But I have a lament. I love what I do. Though leaving a job I still love is not the cause of my lament.
I ain’t done yet.
I have lots of projects to keep me busy, so that’s not the issue. I simply have a need to get out there – back in the news biz – while I’m healthy, hearty and filled with energy, and before I sign off for good.
It’s for one simple reason: I think that I can do some “good,” that I can make a difference in these difficult times that someone who’s “in” can’t do as well.
I want to be back “in” because I care, and because I’ve been on the outside looking in for the past 16 years, and I’ve learned a lot from that perspective.
Newspapers have been downright stupid in their approaches to the changing environment – in news and in business – because of the challenges of “digital.”
Newspapers should have been the ones that developed Yahoo. And Google. And Linkedin. And, yep!, Facebook. And (especially) Yelp! and other sites like it and those mentioned.
As an aside: A.O. Sulzberger Jr., publisher of The New York Times (who gave Joyce and me a personal tour of his then new-HQ in New York City a few years back) once visited my class and offered an analogy (and lesson), often punctuating his point with the “f” word to show his concern. I paraphrase:
The problem with the railroads, when airlines were about to emerge, he said, was thinking they were in the railroad business and not the transportation business. Same with newspapers. They aren’t in the newsprint business, but the information business. That’s why Yahoo, Google, et al., should have sprung from the well of newspapers.
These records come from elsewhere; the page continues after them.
`src/rtl/sound_mailbox_ctrl.sv`:
```
// 68K <-> Z80 sound mailbox: 4-entry command FIFO with NMI notification and
// timeout re-notify, plus a single-byte reply register.
module sound_mailbox_ctrl #(
    parameter int          NMI_WIDTH   = 8,
    parameter logic [15:0] TIMEOUT_CYC = 16'd49152
) (
    input  logic       CLK_24M,
    input  logic       nRESET,
    input  logic       CMD_WR,
    input  logic [7:0] CMD_DATA,
    input  logic       REP_RD,
    output logic [7:0] REP_DATA,
    input  logic       Z80_CMD_RD,
    output logic [7:0] Z80_CMD_DATA,
    input  logic       Z80_REP_WR,
    input  logic [7:0] Z80_REP_DATA,
    input  logic       Z80_CLR,
    output logic       nZ80NMI,
    output logic       CMD_FULL,
    output logic       CMD_OVF,
    output logic       REP_VALID,
    output logic       TIMEOUT
);

    localparam int NCW = $clog2(NMI_WIDTH + 1);

    typedef enum logic [1:0] {IDLE, NMI, WAIT_RD} state_t;

    state_t         state, state_next;
    logic [NCW-1:0] nmi_cnt, nmi_cnt_next;
    logic [15:0]    tmo_cnt, tmo_cnt_next;
    logic           timeout_hit;

    logic [7:0] mem [4];
    logic [1:0] wr_ptr, rd_ptr;
    logic [2:0] count;
    logic       push, pop, drop;

    // A pop frees a slot in the same cycle, so a full queue still accepts a push.
    assign pop  = Z80_CMD_RD && (count != 3'd0) && !Z80_CLR;
    assign push = CMD_WR && !Z80_CLR && ((count != 3'd4) || pop);
    assign drop = CMD_WR && !Z80_CLR && (count == 3'd4) && !pop;

    always_ff @(posedge CLK_24M) begin
        if (!nRESET) begin
            wr_ptr <= 2'd0;
            rd_ptr <= 2'd0;
            count  <= 3'd0;
        end else if (Z80_CLR) begin
            wr_ptr <= 2'd0;
            rd_ptr <= 2'd0;
            count  <= 3'd0;
        end else begin
            if (push) wr_ptr <= wr_ptr + 2'd1;
            if (pop)  rd_ptr <= rd_ptr + 2'd1;
            count <= count + 3'(push) - 3'(pop);
        end
    end

    // NOTE: storage is not reset; the empty-queue mux hides stale contents.
    always_ff @(posedge CLK_24M) begin
        if (push) mem[wr_ptr] <= CMD_DATA;
    end

    assign Z80_CMD_DATA = (count != 3'd0) ? mem[rd_ptr] : 8'h00;
    assign CMD_FULL     = (count == 3'd4);
    assign nZ80NMI      = (state != NMI);

    // NOTE: next-state logic assigns every output a default first so no latch is inferred.
    always_comb begin
        state_next   = state;
        nmi_cnt_next = nmi_cnt;
        tmo_cnt_next = tmo_cnt;
        timeout_hit  = 1'b0;
        unique case (state)
            IDLE: begin
                if (count != 3'd0 && !pop) begin
                    state_next   = NMI;
                    nmi_cnt_next = NCW'(NMI_WIDTH);
                end
            end
            NMI: begin
                if (pop) begin
                    state_next = IDLE;
                end else if (nmi_cnt == NCW'(1)) begin
                    state_next   = WAIT_RD;
                    tmo_cnt_next = 16'd0;
                end else begin
                    nmi_cnt_next = nmi_cnt - NCW'(1);
                end
            end
            WAIT_RD: begin
                if (pop) begin
                    state_next = IDLE;
                end else if (tmo_cnt == TIMEOUT_CYC - 16'd1) begin
                    state_next   = NMI;
                    nmi_cnt_next = NCW'(NMI_WIDTH);
                    timeout_hit  = 1'b1;
                end else begin
                    tmo_cnt_next = tmo_cnt + 16'd1;
                end
            end
            default: state_next = IDLE;
        endcase
        if (Z80_CLR) begin
            state_next  = IDLE;
            timeout_hit = 1'b0;
        end
    end

    // NOTE: all sequential state uses non-blocking assignment.
    always_ff @(posedge CLK_24M) begin
        if (!nRESET) begin
            state   <= IDLE;
            nmi_cnt <= '0;
            tmo_cnt <= 16'd0;
            CMD_OVF <= 1'b0;
            TIMEOUT <= 1'b0;
        end else begin
            state   <= state_next;
            nmi_cnt <= nmi_cnt_next;
            tmo_cnt <= tmo_cnt_next;
            if (drop)        CMD_OVF <= 1'b1;
            if (timeout_hit) TIMEOUT <= 1'b1;
        end
    end

    // A same-cycle Z80 write beats the 68K read-clear.
    always_ff @(posedge CLK_24M) begin
        if (!nRESET) begin
            REP_DATA  <= 8'h00;
            REP_VALID <= 1'b0;
        end else if (Z80_REP_WR) begin
            REP_DATA  <= Z80_REP_DATA;
            REP_VALID <= 1'b1;
        end else if (REP_RD) begin
            REP_VALID <= 1'b0;
        end
    end

endmodule

```
`config.mk`:
```
export PLATFORM = sky130hd
export DESIGN_NAME = sound_mailbox_ctrl
export DESIGN_NICKNAME = d
export VERILOG_FILES = /design/src/rtl/sound_mailbox_ctrl.sv
export SDC_FILE = /design/constraint.sdc
export NUM_CORES = 1
export LEC_CHECK = 0
export ABC_AREA = 1
export BUFFER_PORTS_ARGS = -buffer_cell sky130_fd_sc_hd__buf_2
export CORE_ASPECT_RATIO = 1.4
export CORE_MARGIN = 2
export CORE_UTILIZATION = 50
export DETAILED_ROUTE_END_ITERATION = 6
export GPL_TIMING_DRIVEN = 0
export PLACE_DENSITY = 0.7
export SLEW_MARGIN = 10
export SYNTH_ARGS = -nofsm -noshare
export SYNTH_HDL_FRONTEND = slang
export SYNTH_SLANG_ARGS = --single-unit
```
`constraint.sdc`:
```
create_clock -name CLK_24M -period 2.78 [get_ports CLK_24M]
set_clock_uncertainty 0.15 [all_clocks]
set_input_delay 0.278 -clock CLK_24M [delete_from_list [all_inputs] [get_ports CLK_24M]]
set_output_delay 0.278 -clock CLK_24M [all_outputs]
set_load 0.03 [all_outputs]
```
Word-level counts from Yosys, hierarchy flattened
Memories as Yosys holds them, arrays and structs flattened. A register that Yosys moved wholly into a read port is not among the register bits.
Cells that the tools add are included.
- register bits after elaboration: 40
- memories: 1
- RAM bits: 32
- output and inout port bits: 21
- logic and storage cells: 81
- memory list (memory ; words ; width ; read ports ; clocked after memory_dff ; wr ports ; RTL line ; text):
    mem ; 4 ; 8 ; 1 ; 1 ; 1 ; 34 ; logic [7:0] mem [4];
- multiplexer cells: 28
- add/subtract/negate cells: 6
- reductions and logical operators: 19
- eq/ne operators: 16
- bitwise operators: 1
- operators by type and width (cell ; count):
    two-way mux 16 bit ; 4
    one-hot mux 16 bit (2 select lines) ; 1
    two-way mux 4 bit ; 5
    adder 16 x 1 -> 16 bit (second input constant) ; 1
    equality test 16 bit (second input constant) ; 1
    two-way mux 2 bit ; 7
    inequality test 2 bit (second input constant) ; 7
    one-hot mux 4 bit (3 select lines) ; 1
    inequality test 3 bit (second input constant) ; 3
    two-way mux 1 bit ; 8
    two-way mux 8 bit ; 1
    logical AND 1 bit ; 7
    one-hot mux 2 bit (3 select lines) ; 1
    AND reduction 6 bit ; 1
    nonzero test 3 bit ; 2
    AND reduction 5 bit ; 1
    adder 2 x 1 -> 2 bit (second input constant) ; 2
    equality test 4 x 1 -> 1 bit (second input constant) ; 1
    nonzero test 2 bit ; 2
    subtractor 4 x 1 -> 4 bit (second input constant) ; 1
    adder 3 x 1 -> 3 bit ; 1
    equality test 3 bit (second input constant) ; 1
    AND reduction 3 bit ; 1
    subtractor 3 x 1 -> 3 bit ; 1
    8 further kinds ; 9

Longest topological paths before layout
Gate-level depths: netlist of run 1.
- word-level depth: 7
- mapped depth: 12
- depth with buffers taken out: 12

Worst setup path before layout of run 1
OpenSTA, ideal clock, no wires.
- path type: register -> register
- start point: reg count[1]
- end point: reg count[2]
- clock period less this slack: 2.523 ns
- slack: 0.257 ns
- required time: 2.514 ns
- stages on the path, launching flop included: 12
- path buffers: 0
- data arrival time: 2.257 ns
- cell sequence: dfxtp_1 > or2_1 > nor2_1 > nand2_1 > nand2_2 > xor2_1 > ha_1 > inv_1 > fa_1 > xor2_1 > inv_1 > nor2_1
- cells in the longest elaborated chain, start to end: 7
- elaborated cells on any way between the ends: 8
- those cells by class: add/sub (2); eq/ne (1); reduce/logical (5)
- RTL lines (element ; RTL line ; text):
    from (decl) ; 36 ; logic [2:0] count;
    from (signal assigned) ; 56 ; count <= count + 3'(push) - 3'(pop);
    nonzero test 3 bit ; 40 ; assign pop = Z80_CMD_RD && (count != 3'd0) && !Z80_CLR;
    logical AND 1 bit (2 in a row) ; 40 ;
    logical OR 1 bit ; 41 ; assign push = CMD_WR && !Z80_CLR && ((count != 3'd4) || pop);
    logical AND 1 bit ; 41 ;
    adder 3 x 1 -> 3 bit ; 56 ;
    subtractor 3 x 1 -> 3 bit * ; 56 ;
Every way passes the cells marked *; elsewhere a longest branch is shown, timed or not.
A chain may end at the register's enable or synchronous reset.

==> results of run 1 <==
-- critical path: cells and delay by family (launching register included) --
family / cells / cell delay (ns)
buffers and inverters: 3 / 0.85
DFF: 1 / 0.31
AOI/OAI and AO/OA: 2 / 0.29
and+or+nand+nor: 2 / 0.16
-- synthesized netlist by cell type (2+ instances only) --
cell type	number
nor2_1	103
nand2_1	82
dfxtp_1	42
inv_1	40
edfxtp_1	32
o21ai_0	27
a21oi_1	26
nand3_1	19
inv_2	11
ha_1	8
nand2_2	7
o21ai_1	7
nor2_2	6
nand2_4	5
nand4_1	5
xor2_1	4
buf_2	3
clkbuf_1	3
buf_6	2
clkinv_1	2
nor2_4	2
He was saying that the airlines that emerged shouldn’t have been TWA or Pan Am; they should have been the Atchison, Topeka and Santa Fe Airline or the Norfolk & Western Airline, as clunky as that may sound, because they were in the business of moving people and goods. By rail, by air, by whatever. They just didn’t realize or embrace it.
Arthur Jr. was correct. And my dear old New York Times, unfortunately, didn’t follow that advice either, until too late. (And I’m hoping for great success for the Times in this new age for two reasons: it still practices the best, and badly needed, journalism in the world and, as important, much of my retirement income is coming from its retirement fund.)
But back to me and newspapers.
The problem with newspapers is they are afraid, to use a cliché, to reinvent the wheel.
Instead of working with what they have and trying to move forward, they need to approach it working from a clean slate. The “what they have” is holding ‘em back.
You need wipe the slate clean and ask one question: If we were to create a media model that served the community – “our” community, any community – and it was a model that was able to sustain itself and, even, make an acceptable profit, what would that model be?
Not what we’re doing now.
For me, it would start with making the “media entity” what newspapers used to be or should be: the center of “community.” A place that ebbed and flowed with information to and from the audience, all of the audience. It would be the community center in the true meaning of those words.
Everyone in the community – every organization, public and private, and every individual – would be as much a part of it as the editor and the publisher or the reporter on the street.
Everything “community” would flow through that hub.
That’s the starting point. Where it would finish would depend on the individual media entity because, ultimately, each community is unique to every other.
Then, perhaps, we wouldn’t be caught up with words like “demise” and “outdated” when talking about a local newspaper operation. Perhaps, just perhaps, we’d replace those words with “vital,” "relevant" and “irreplaceable.”
That’s what I want to do before I really retire. I want to make it happen.